The Datasets API: Features Overview¶

This tutorial provides an overview of the Datasets data source available via the Dimensions Analytics API.

The topics covered in this notebook are:

How to retrieve datasets metadata using the search fields available
How to use the schema API to obtain some statistics about the Datasets data available (a standalone version of the charts generated in this section is also available online: dataset fields overview | distribution of dataset fields per years ).

[1]:

import datetime
print("==\nCHANGELOG\nThis notebook was last run on %s\n==" % datetime.date.today().strftime('%b %d, %Y'))

==
CHANGELOG
This notebook was last run on Jan 25, 2022
==

Prerequisites¶

This notebook assumes you have installed the Dimcli library and are familiar with the ‘Getting Started’ tutorial.

[2]:

!pip install dimcli plotly tqdm -U --quiet

import dimcli
from dimcli.utils import *

import os, sys, time, json
from tqdm.notebook import tqdm as progress
import pandas as pd
import plotly.express as px
from plotly.offline import plot
if not 'google.colab' in sys.modules:
  # make js dependecies local / needed by html exports
  from plotly.offline import init_notebook_mode
  init_notebook_mode(connected=True)

print("==\nLogging in..")
# https://digital-science.github.io/dimcli/getting-started.html#authentication
ENDPOINT = "https://app.dimensions.ai"
if 'google.colab' in sys.modules:
  import getpass
  KEY = getpass.getpass(prompt='API Key: ')
  dimcli.login(key=KEY, endpoint=ENDPOINT)
else:
  KEY = ""
  dimcli.login(key=KEY, endpoint=ENDPOINT)
dsl = dimcli.Dsl()

Searching config file credentials for 'https://app.dimensions.ai' endpoint..

==
Logging in..
Dimcli - Dimensions API Client (v0.9.6)
Connected to: <https://app.dimensions.ai/api/dsl> - DSL v2.0
Method: dsl.ini file

1. Sample Dataset Queries¶

For the following queries, we will restrict our search using the keyword ‘graphene’. You can of course change that, so to explore other topics too.

[3]:

TOPIC = "graphene" #@param {type: "string"}

Searching datasets by keyword¶

We can easily discover datasets mentioning the keyword graphene and sorting them by most recent first.

[6]:

df = dsl.query(f"""
search datasets
    in full_data for "{TOPIC}"
return datasets[basics+license_name+license_url]
    sort by date_created limit 100
""").as_dataframe()

Returned Datasets: 100 (total = 1845)
Time: 0.74s

[7]:

df.head(3)

[7]:

	authors	id	keywords	license_name	license_url	title	year	journal.id	journal.title
0	[{'name': 'Huaxu Zhou'}, {'name': 'Yao Ding'},...	dataset.57983323	[electrochemical detection, silica nanochannel...	CC BY 4.0	https://creativecommons.org/licenses/by/4.0/	DataSheet1_Silica Nanochannel Array Film Suppo...	2022	NaN	NaN
1	[{'name': 'Francesca Zummo'}, {'name': 'Pietro...	dataset.57980490	[hippocampal neurons, graphene, chemical funct...	CC BY 4.0	https://creativecommons.org/licenses/by/4.0/	Table_1_Bidirectional Modulation of Neuronal C...	2022	NaN	NaN
2	[{'name': 'Vipin Singh'}, {'name': 'Shanta Raj...	dataset.57980625	[chromeno spirooxindoles, azomethine ylides, h...	CC BY 4.0	https://creativecommons.org/licenses/by/4.0/	DataSheet1_Graphene Oxide Catalyzed Synthesis ...	2022	NaN	NaN

[9]:

px.pie(df,
       names="license_name",
       title=f"Share of different license of the 100 most recent datasets about '{TOPIC}'")

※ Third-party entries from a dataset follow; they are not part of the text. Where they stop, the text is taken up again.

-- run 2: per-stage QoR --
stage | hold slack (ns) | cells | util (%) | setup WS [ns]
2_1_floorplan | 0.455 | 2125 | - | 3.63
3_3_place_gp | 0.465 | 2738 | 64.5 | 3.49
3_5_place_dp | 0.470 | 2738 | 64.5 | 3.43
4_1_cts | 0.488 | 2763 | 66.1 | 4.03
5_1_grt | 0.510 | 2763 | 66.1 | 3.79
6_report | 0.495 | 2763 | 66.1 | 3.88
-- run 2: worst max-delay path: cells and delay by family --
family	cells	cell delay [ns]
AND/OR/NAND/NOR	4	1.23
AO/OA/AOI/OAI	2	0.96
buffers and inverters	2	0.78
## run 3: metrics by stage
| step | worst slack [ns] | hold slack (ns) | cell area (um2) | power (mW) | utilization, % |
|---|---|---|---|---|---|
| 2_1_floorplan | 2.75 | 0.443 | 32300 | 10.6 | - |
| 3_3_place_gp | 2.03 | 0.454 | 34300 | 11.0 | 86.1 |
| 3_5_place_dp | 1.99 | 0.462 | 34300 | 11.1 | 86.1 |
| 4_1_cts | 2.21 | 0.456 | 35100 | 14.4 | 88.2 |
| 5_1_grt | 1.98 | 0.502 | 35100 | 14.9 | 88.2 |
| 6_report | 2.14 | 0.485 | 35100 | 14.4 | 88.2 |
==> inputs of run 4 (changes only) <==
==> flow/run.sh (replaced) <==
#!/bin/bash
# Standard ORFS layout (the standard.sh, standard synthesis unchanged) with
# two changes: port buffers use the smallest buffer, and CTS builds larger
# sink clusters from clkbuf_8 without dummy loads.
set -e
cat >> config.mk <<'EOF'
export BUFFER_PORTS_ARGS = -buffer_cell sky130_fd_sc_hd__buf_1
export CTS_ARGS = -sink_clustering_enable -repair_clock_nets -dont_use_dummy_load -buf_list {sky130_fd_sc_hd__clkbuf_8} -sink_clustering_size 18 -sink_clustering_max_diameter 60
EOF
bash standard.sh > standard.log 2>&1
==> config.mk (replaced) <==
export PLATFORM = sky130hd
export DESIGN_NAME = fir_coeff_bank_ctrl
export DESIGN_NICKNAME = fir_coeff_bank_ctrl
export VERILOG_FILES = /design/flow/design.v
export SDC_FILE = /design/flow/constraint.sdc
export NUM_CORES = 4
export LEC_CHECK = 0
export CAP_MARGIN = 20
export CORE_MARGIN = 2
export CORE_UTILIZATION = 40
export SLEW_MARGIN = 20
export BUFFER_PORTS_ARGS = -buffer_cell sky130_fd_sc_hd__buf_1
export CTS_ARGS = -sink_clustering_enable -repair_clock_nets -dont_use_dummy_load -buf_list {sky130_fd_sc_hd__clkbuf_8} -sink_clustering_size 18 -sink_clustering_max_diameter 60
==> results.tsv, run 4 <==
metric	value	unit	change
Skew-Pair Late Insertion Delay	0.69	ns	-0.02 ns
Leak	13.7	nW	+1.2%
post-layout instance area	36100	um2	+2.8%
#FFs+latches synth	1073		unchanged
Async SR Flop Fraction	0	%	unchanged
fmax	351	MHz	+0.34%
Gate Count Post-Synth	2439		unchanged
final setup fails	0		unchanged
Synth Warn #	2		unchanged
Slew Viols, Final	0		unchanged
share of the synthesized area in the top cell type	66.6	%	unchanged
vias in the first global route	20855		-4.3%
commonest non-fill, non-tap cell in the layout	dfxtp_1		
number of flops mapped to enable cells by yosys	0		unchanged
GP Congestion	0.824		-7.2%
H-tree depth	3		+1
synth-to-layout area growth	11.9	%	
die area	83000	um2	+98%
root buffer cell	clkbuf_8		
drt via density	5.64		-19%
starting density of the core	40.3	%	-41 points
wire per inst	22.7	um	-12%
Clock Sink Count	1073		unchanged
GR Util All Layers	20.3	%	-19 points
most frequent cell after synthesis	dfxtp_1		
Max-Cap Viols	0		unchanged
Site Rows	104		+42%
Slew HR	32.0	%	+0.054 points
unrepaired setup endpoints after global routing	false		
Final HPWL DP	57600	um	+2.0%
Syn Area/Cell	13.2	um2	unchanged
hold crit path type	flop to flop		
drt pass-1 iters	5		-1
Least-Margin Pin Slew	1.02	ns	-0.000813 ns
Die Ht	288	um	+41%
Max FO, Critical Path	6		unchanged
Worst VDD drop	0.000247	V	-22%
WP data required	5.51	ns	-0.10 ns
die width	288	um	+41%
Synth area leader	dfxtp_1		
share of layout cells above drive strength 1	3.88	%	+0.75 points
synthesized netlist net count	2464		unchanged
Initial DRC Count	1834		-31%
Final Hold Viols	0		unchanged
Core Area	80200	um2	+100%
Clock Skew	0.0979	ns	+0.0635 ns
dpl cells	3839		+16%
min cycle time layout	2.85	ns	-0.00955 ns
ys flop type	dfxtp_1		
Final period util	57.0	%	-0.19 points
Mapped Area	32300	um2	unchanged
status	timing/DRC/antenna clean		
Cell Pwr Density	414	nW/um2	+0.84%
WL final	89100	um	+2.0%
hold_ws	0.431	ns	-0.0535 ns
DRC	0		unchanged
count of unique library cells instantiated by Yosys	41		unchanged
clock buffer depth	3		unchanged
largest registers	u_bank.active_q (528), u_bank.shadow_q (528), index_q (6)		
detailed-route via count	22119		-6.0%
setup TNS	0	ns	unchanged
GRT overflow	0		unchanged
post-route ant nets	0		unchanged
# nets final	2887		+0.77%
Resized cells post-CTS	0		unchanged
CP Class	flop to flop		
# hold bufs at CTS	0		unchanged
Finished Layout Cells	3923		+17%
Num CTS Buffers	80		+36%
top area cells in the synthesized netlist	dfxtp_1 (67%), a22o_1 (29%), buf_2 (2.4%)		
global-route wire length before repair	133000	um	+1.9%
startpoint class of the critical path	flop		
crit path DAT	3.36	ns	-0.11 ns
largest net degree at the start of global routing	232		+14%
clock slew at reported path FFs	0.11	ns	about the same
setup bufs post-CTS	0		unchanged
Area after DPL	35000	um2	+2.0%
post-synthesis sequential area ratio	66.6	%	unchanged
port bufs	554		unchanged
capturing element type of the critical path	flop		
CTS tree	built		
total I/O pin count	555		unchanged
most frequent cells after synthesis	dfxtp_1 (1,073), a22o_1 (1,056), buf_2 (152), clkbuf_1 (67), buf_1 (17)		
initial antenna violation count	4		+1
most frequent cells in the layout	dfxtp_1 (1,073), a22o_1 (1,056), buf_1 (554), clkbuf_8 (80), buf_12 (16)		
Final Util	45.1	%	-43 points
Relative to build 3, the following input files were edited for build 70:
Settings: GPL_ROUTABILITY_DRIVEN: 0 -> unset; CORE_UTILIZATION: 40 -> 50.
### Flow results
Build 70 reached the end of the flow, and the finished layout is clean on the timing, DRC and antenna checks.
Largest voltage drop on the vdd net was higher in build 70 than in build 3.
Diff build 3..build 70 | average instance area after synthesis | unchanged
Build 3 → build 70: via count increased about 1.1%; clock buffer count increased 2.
What follows belongs to an exercise in optimizing a design on an open flow for small area, a short achievable clock period and few clock cycles per item; a production flow would make more cautious choices.

Design ex_stage_muldiv, start of the top module:
module ex_stage_muldiv
#(
  parameter int unsigned XLEN    = 32,
  parameter int unsigned MUL_LAT = 2
) (
  input  logic            clk,
  input  logic            rst_n,
  input  logic [3:0]      ALUCode_ex,
  input  logic            ALUSrcA_ex,
  input  logic [1:0]      ALUSrcB_ex,
  input  logic [XLEN-1:0] Imm_ex,
  input  logic [XLEN-1:0] PC_ex,
  input  logic [4:0]      rs1Addr_ex,
  input  logic [4:0]      rs2Addr_ex,
  input  logic [XLEN-1:0] rs1Data_ex,
  input  logic [XLEN-1:0] rs2Data_ex,
  input  logic [XLEN-1:0] ALUResult_mem,
  input  logic [4:0]      rdAddr_mem,
  input  logic            RegWrite_mem,
  input  logic [XLEN-1:0] RegWriteData_wb,
  input  logic [4:0]      rdAddr_wb,
  input  logic            RegWrite_wb,
  input  logic            MdValid_ex,
  input  logic [2:0]      MdOp_ex,
  input  logic            Flush_ex,
  output logic [XLEN-1:0] ALUResult_ex,
  output logic [XLEN-1:0] MemWriteData_ex,
  output logic [XLEN-1:0] ALU_A,
  output logic [XLEN-1:0] ALU_B,
  output logic            Stall_ex,
  output logic            MdBusy
);
  localparam logic [3:0] ALU_ADD  = 4'd0;
  localparam logic [3:0] ALU_SUB  = 4'd1;
  localparam logic [3:0] ALU_SLL  = 4'd2;
  ...
Size in the first run: roughly 38,000 sq um of cells after synthesis.
Settings: LEC_CHECK=0, ABC_AREA=1, CAP_MARGIN=20, CORE_MARGIN=2, CORE_UTILIZATION=40, SETUP_SLACK_MARGIN=4.5, SLEW_MARGIN=20; clock period 16.0 ns.
standard.sh (not shown) runs the stock make flow with config.mk's settings and CLKGATE_MAP_FILE= SYNTH_SCRIPT=/design/flow/synth_recipe.tcl, a recipe that flattens the netlist after the stock synthesis.
==> flow/flow/run.sh <==
#!/bin/bash
# The standard layout (standard.sh), except that the port buffers are plain buf_2 cells
# instead of the delay buffers buffer_ports picks by default. Every port still gets a buffer.
# make's full output goes to standard.log; ORFS's per-step logs stay under orfs/logs.
export BUFFER_PORTS_ARGS="-buffer_cell sky130_fd_sc_hd__buf_2"
bash standard.sh > standard.log 2>&1
The first run finished clean.
What follows belongs to an exercise in optimizing a design on an open flow for small area, a short achievable clock period and few clock cycles per item; a production flow would make more cautious choices. At most, simulation tests tie the RTL to the original design; equivalence was not proved. No functional check of the RTL was part of runs 1 and 6 to 8. Power figures rest on the tool's default switching activity, not on a simulated workload. No driver is modelled on the clock port, so clocking that relies on it looks cheaper here than on a real chip.

## config.mk

```make
export PLATFORM = sky130hd
export DESIGN_NAME = byte_memory_ctrl
export DESIGN_NICKNAME = byte_memory_ctrl
export VERILOG_FILES = /design/flow/design.v
export SDC_FILE = /design/flow/constraint.sdc
export NUM_CORES = 4
export LEC_CHECK = 0
export CAP_MARGIN = 20
export CORE_MARGIN = 2
export CORE_UTILIZATION = 50
export CTS_CLUSTER_DIAMETER = 60
export CTS_CLUSTER_SIZE = 30
export GPL_ROUTABILITY_DRIVEN = 1
export PLACE_DENSITY = 0.65
export SLEW_MARGIN = 20
```

## constraint.sdc

```tcl
create_clock -name core_clock -period 10.0 [get_ports {clk}]
set_input_delay 2.0000 -clock core_clock [delete_from_list [all_inputs] [get_ports {clk}]]
set_output_delay 2.0000 -clock core_clock [all_outputs]
set_load 0.01 [all_outputs]
```

## design.v

```verilog
module byte_memory_ctrl #(
    parameter int    DEPTH     = 64,
    parameter int    ADDR_W    = 32,
    parameter int    LATENCY   = 1
) (
    input  logic              clk,
    input  logic              rst_n,
    input  logic              req_valid,
    output logic              req_ready,
    input  logic              req_write,
    input  logic [1:0]        req_size,
    input  logic              req_unsigned,
    input  logic [ADDR_W-1:0] req_addr,
    input  logic [31:0]       req_wdata,
    output logic              resp_valid,
    output logic              resp_err,
    output logic [31:0]       resp_rdata
);
    localparam int IDX_W = $clog2(DEPTH);
    localparam int ROWS  = DEPTH / 4;
    localparam int ROW_W = IDX_W - 2;
    logic        w_err;
    logic [1:0]  w_off;
    logic [3:0]  w_lane_we;      
    logic [31:0] w_lane_data;
    assign w_err = (req_size == 2'b11) ||
                   ((req_size == 2'b01) && req_addr[0]) ||
                   ((req_size == 2'b10) && (req_addr[1:0] != 2'b00)) ||
                   (|req_addr[ADDR_W-1:IDX_W]);
    assign w_off = req_addr[1:0];
    always_comb begin
        w_lane_we   = 4'b0000;
        w_lane_data = {4{req_wdata[7:0]}};
        case (req_size)
            2'b00: w_lane_we = 4'b1000 >> w_off;
            2'b01: begin
                w_lane_we   = w_off[1] ? 4'b0011 : 4'b1100;
                w_lane_data = {2{req_wdata[15:0]}};
            end
            default: begin
                w_lane_we   = 4'b1111;
                w_lane_data = req_wdata;
            end
        endcase
        if (!(rst_n && req_valid && req_write && !w_err)) w_lane_we = 4'b0000;
    end
    logic              s1_valid;
    logic              s1_err;
    logic [3:0]        s1_lwe;
    logic [ROW_W-1:0]  s1_row;
    logic [1:0]        s1_off;
    logic [31:0]       s1_ldata;
    logic              s1_word;      
    logic              s1_half;      
    logic              s1_sgn;       
    logic              s1_zero;      
    always_ff @(posedge clk) begin
        s1_valid <= rst_n & req_valid;
        s1_err   <= w_err;
        s1_lwe   <= w_lane_we;
        s1_row   <= req_addr[IDX_W-1:2];
        s1_off   <= w_off;
        s1_ldata <= w_lane_data;
        s1_word  <= req_size[1];
        s1_half  <= req_size == 2'b01;
        s1_sgn   <= ~req_unsigned & ~req_size[1];
        s1_zero  <= w_err | req_write;
    end
    assign req_ready = 1'b1;
    logic [31:0] r_mem [ROWS];       
    logic [ROWS-1:0] w_row_hot;
    always_comb begin
        w_row_hot = '0;
        w_row_hot[s1_row] = 1'b1;
    end
    always_ff @(posedge clk) begin
        for (int r = 0; r < ROWS; r++) begin
            for (int l = 0; l < 4; l++) begin
                if (w_row_hot[r] && s1_lwe[3-l])
                    r_mem[r][31-8*l -: 8] <= s1_ldata[31-8*l -: 8];
            end
        end
    end
    logic [31:0] w_word;
    logic [7:0]  w_b0, w_b1;
    logic        w_fill;
    logic [31:0] w_load;
    assign w_word = r_mem[s1_row];
    always_comb begin
        case (s1_off)
            2'b00:   w_b0 = w_word[31:24];
            2'b01:   w_b0 = w_word[23:16];
            2'b10:   w_b0 = w_word[15:8];
            default: w_b0 = w_word[7:0];
        endcase
        w_b1 = s1_off[1] ? w_word[7:0] : w_word[23:16];
    end
    always_comb begin
        w_fill = s1_sgn & w_b0[7];
        if (s1_word)      w_load = w_word;
        else if (s1_half) w_load = {{16{w_fill}}, w_b0, w_b1};
        else              w_load = {{24{w_fill}}, w_b0};
    end
    logic        r_resp_valid;
    logic        r_resp_err;
    logic [31:0] r_resp_rdata;
    always_ff @(posedge clk) begin
        r_resp_valid <= rst_n & s1_valid;
        r_resp_err   <= s1_err;
        r_resp_rdata <= s1_zero ? 32'd0 : w_load;
    end
    assign resp_valid = r_resp_valid;
    assign resp_err   = r_resp_err;
    assign resp_rdata = r_resp_rdata;
endmodule
```

## flow/run.sh

```bash
#!/bin/bash
# Standard ORFS layout (the standard.sh), with a tighter timing-repair
# target and small port buffers. Clock period and constraints are unchanged.
export SETUP_SLACK_MARGIN=7
export BUFFER_PORTS_ARGS="-buffer_cell sky130_fd_sc_hd__buf_1"
cp standard.sh standard_sh_copy.txt
bash standard.sh > standard.log 2>&1
```

## standard.sh

```bash
#!/bin/bash
# synth_recipe.tcl (not shown) runs the flow's synth.tcl, then flattens the netlist and writes it again
# the make line also repeats each setting of config.mk as NAME=value (left out here)
make -C /OpenROAD-flow-scripts/flow DESIGN_CONFIG=/design/flow/config.mk WORK_HOME=/design/flow/orfs CLKGATE_MAP_FILE= SYNTH_SCRIPT=/design/flow/synth_recipe.tcl "${@:-finish}"
```

==> summary.txt, run 1 <==
outcome finished clean; register-to-register setup slack 6.90 ns; #FFs+latches synth 594; Tightest Hold Check Type flop to flop; initial cell density of the core 50.8%; H-tree Lvls 2; final net count 1731; core box area 45600 um^2; # hold bufs at CTS 0; layout cells sized above 1 18.4%; Top Metal Used met4; Avg Cell Area, Syn 15.1 um^2; footprint of the multi-input gates 5910 um^2; RSZ-0062 raised after global routing true; worst path arrival time 3.53 ns; initial antenna violation count 5; I/O Buffers 104; clock power share 36.7%; Die Area 48000 um^2; Max Cap Viol 0; Register Area 17100 um^2; Clock Skews 0.0312 ns; Yosys cell types 70; Area Overhead vs Synth 16.3%; total of warnings raised by yosys 2; CTS Buf Count 39; sequential fraction of design power 55.6%; Crit. End Element flop; most frequent cells in the layout 512 x edfxtp_1, 74 x nand2_1, 68 x buf_1, 67 x nor2_1, 61 x dfxtp_1; met2 WL 32200 um; switching power 1240 uW; dpl hpwl 42100 um; pin count of the biggest net entering global routing 56; post-detailed-routing wire length 72600 um; Final Cycle Share 31.0%; Detail Route met3 WL 9500 um; vias 15300; Setup violations, final 0; max_slew headroom 36.2%; RePlAce Congestion 0.910; cell taking the most area after synthesis edfxtp_1; Crit Path Max Fanout 40; first-pass GRT wire length 101000 um; drt first pass iters 6; Max clock buf depth 3; EDFF count, synth 512; die height 219 um; Main synth FF type edfxtp_1; Syn Inst Count 1533; num rows 78; total power 4970 uW; f_max 322 MHz; n_diodes 0; area share of the largest cell type after synthesis 66.4%; pins over their slew limit 0; vias in the first global route 14200; synth top area cells edfxtp_1 66%, dfxtp_1 7.1%, mux2i_1 2.3%; DRC Markers 0; power per cell area 185 nW/um^2; syn_nets 1608; post-synthesis sequential area ratio 73.5%; Root Driver clkbuf_16; DR vias/cell 6.70; Comb pwr share 7.6%; minimum clock period 3.10 ns; WL/cell 31.8 um; Die W 219 um; WS Path Type flop to flop; Layout fillers 3456; switching fraction of total power 25.0%; Post-synth ARST share 0%; peak supply drop 0.160 mV; grt total ovfl 0; CTS Sinks 594; internal cell power 3730 uW; Fin. Hold Viols 0; setup_tns 0 ns; design area 26900 um^2; Leakage 0.00902 uW; Req. time, crit path 10.43 ns; Tot GR Track Use 29.7%; met1 WL 27700 um; worst-skew pair later-pin latency 0.61 ns; Worst-Margin Slew 0.956 ns; initial DRC count 2764; DP Area 24000 um^2; IO Pins 106; most common cell after layout, fill and taps aside edfxtp_1; Mapped Area 23200 um^2; startpoint types flop; Post-DRT Antenna Nets 0; CTS clk-pin slew, worst paths 0.09 ns; CTS tree done
what timing repair did:
action | CTS | global route
pin swaps | 4 | 10
gates resized for setup | 127 | 63
buffers inserted | 29 | 31
cloned | 6 | 3
endpoints found under the setup margin | 584 | 137
registers in the layout, indices dropped and copies added, names as in the netlist:
name          flops
r_mem           512
r_resp_rdata     32
s1_ldata         32
s1_lwe            4
s1_row            4
s1_off            2
r_resp_err        1
r_resp_valid      1
s1_err            1
s1_half           1
s1_sgn            1
s1_valid          1
s1_word           1
s1_zero           1
area by class of cell:
| type | count | share of cell area [%] |
|---|---|---|
| well taps | 600 | 2.79 |
| repair buffers | 192 | 6.34 |
| multi-input cells | 814 | 21.9 |
| clock buffers | 45 | 3.90 |
| clock inverters | 26 | 1.46 |
| inverters | 15 | 0.237 |
| flip-flops and latches | 594 | 63.3 |
routing by layer:
layer / track usage, % / vias to the layer above
li1: - / 6336
met1: 41.4 / 7626
met2: 44.6 / 1177
met3: 7.35 / 182
met4: 13.0 / 0
met5: 0 / -
cells by family (layout without fill, tap and decap cells):
logic type               Yosys count  after routing  synth area share (%)
AND/OR/NAND/NOR                  328            328                  7.23
adder cells (fa/ha/maj)            4              4                 0.216
flip-flops                       594            594                  73.5
buffers and inverters            125            278                  2.57
XOR/XNOR                           1              1                0.0378
other                              1              1                0.0162
AO/OA/AOI/OAI                    395            395                  12.4
multiplexers                      85             85                  4.04
synthesized netlist by cell type, types with 15 or more instances:
| cell | count |
|---|---|
| mux2i_1 | 53 |
| nor3_1 | 16 |
| a21oi_1 | 57 |
| nor2_1 | 68 |
| inv_1 | 15 |
| mux2_2 | 28 |
| edfxtp_1 | 512 |
| and3_1 | 43 |
| a22o_1 | 16 |
| a211oi_1 | 21 |
| and2_1 | 36 |
| nand2_1 | 78 |
| a221oi_1 | 23 |
| dfxtp_1 | 82 |
| a31oi_1 | 21 |
| a22oi_1 | 57 |
| buf_4 | 16 |
| o21ai_0 | 58 |
| clkbuf_1 | 47 |
| buf_2 | 34 |
| a222oi_1 | 19 |
| nand3_1 | 27 |
| o22ai_1 | 22 |
critical path: stages (launching register included):
cell	delay, ns
dfxtp_4	0.41
ha_2	0.30
buf_12	0.25
nor3b_4	0.39
a22oi_2	0.12
nand4_1	0.21
o22a_1	0.29
mux4_2	0.35
a31oi_4	0.14
a2111oi_0	0.45
power by group through the flow:
stage | logic (uW) | registers, uW | clock network (uW)
after floorplan | 175 | 2790 | 0
after global placement | 279 | 2820 | 0
after detailed placement | 280 | 2830 | 0
after CTS | 336 | 2760 | 1840
after global routing | 391 | 2770 | 1920
final | 379 | 2770 | 1830
per-stage QoR:
step                      setup WS, ns  cells  hold slack [ns]  util (%)
after floorplan                   7.01   1533            0.310         -
final                             6.90   2286            0.333      59.1
after CTS                         6.91   2252            0.343      57.8
after global placement            5.77   2146            0.313      52.6
after global routing              6.87   2286            0.339      59.1
after detailed placement          5.62   2146            0.321      52.6
final timing paths:
| kind | endpoint | cells past startpoint | startpoint |
|---|---|---|---|
| worst max-delay path | r_resp_rdata[10]$_SDFF_PP0_ | 9 | s1_row[1]$_DFF_P_ |
| worst min-delay path | r_resp_err$_DFF_P_ | 0 | s1_err$_DFF_P_ |
| worst max register to register | r_resp_rdata[10]$_SDFF_PP0_ | 9 | s1_row[1]$_DFF_P_ |
| worst min register to register | r_resp_err$_DFF_P_ | 0 | s1_err$_DFF_P_ |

Returning associated grants and publication data¶

Whenever the information about the publication associated to a dataset is available, it can be retrieved via the associated_publication_id field. Similarly, links between datasets and grants are exposed via the associated_grant_ids field.

[10]:

dfPubsAndGrants = dsl.query(f"""
search datasets
    in full_data for "{TOPIC}"
    where associated_grant_ids is not empty
    and  associated_publication_id is not empty
return datasets[basics+associated_publication_id+associated_grant_ids+category_for]
    sort by date_created desc limit 50
""").as_dataframe()

Returned Datasets: 50 (total = 426)
Time: 0.61s

[11]:

dfPubsAndGrants.head(3)

[11]:

	associated_grant_ids	associated_publication_id	authors	category_for	id	keywords	title	year	journal.id	journal.title
0	[grant.8128998, grant.9211019, grant.8122546, ...	pub.1144550732	[{'name': 'Kai Sun'}, {'name': 'Chen Wang'}, {...	[{'id': '2209', 'name': '09 Engineering'}, {'i...	dataset.57932510	[synthetic structural control, sulfur redox ki...	Ion-Selective\nCovalent Organic Framework Memb...	2022	jour.1041450	ACS Applied Materials & Interfaces
1	[grant.8158929, grant.8160387]	pub.1143784077	[{'name': 'Yilan Li'}, {'name': 'Kaiguang Yang...	[{'id': '2210', 'name': '10 Technology'}, {'id...	dataset.57827484	[contain specific biomarkers, comparative prot...	Surface Nanosieving Polyether Sulfone Particle...	2021	jour.1345331	Analytical Chemistry
2	[grant.8158929, grant.8160387]	pub.1143784077	[{'name': 'Yilan Li'}, {'name': 'Kaiguang Yang...	[{'id': '2210', 'name': '10 Technology'}, {'id...	dataset.57827485	[contain specific biomarkers, comparative prot...	Surface Nanosieving Polyether Sulfone Particle...	2021	jour.1345331	Analytical Chemistry

[12]:

fig = px.histogram(dfPubsAndGrants.sort_values('journal.title'),
                   x="journal.title",
                   barmode="group",
                   title=f"Overiew of journals linked to the most recent 100 datasets about '{TOPIC}'")
fig.show()

Searching using fielded search¶

We can search for Datasets by using one or more field filters.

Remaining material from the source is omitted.